:: Aim of the exercise ::
Scan the lines below for the word "global". Copy each line you find it in.

:: Record extracts ::
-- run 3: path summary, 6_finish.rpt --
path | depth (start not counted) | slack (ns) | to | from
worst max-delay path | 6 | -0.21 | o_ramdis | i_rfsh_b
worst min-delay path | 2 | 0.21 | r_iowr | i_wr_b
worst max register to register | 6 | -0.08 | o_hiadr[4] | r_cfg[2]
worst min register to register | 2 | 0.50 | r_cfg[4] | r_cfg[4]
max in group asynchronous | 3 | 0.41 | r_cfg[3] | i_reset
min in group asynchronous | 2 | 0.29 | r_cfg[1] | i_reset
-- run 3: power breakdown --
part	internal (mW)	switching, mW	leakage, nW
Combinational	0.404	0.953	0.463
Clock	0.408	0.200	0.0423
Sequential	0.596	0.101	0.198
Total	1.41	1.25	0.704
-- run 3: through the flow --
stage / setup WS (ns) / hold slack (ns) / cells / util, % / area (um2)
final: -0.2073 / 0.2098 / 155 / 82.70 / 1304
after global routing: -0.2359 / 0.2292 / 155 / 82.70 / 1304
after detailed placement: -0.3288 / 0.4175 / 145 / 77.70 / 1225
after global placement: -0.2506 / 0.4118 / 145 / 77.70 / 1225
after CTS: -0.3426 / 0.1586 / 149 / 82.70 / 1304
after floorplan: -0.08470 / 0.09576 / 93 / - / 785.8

:: Answer for this exercise ::
after global routing: -0.2359 / 0.2292 / 155 / 82.70 / 1304
after global placement: -0.2506 / 0.4118 / 145 / 77.70 / 1225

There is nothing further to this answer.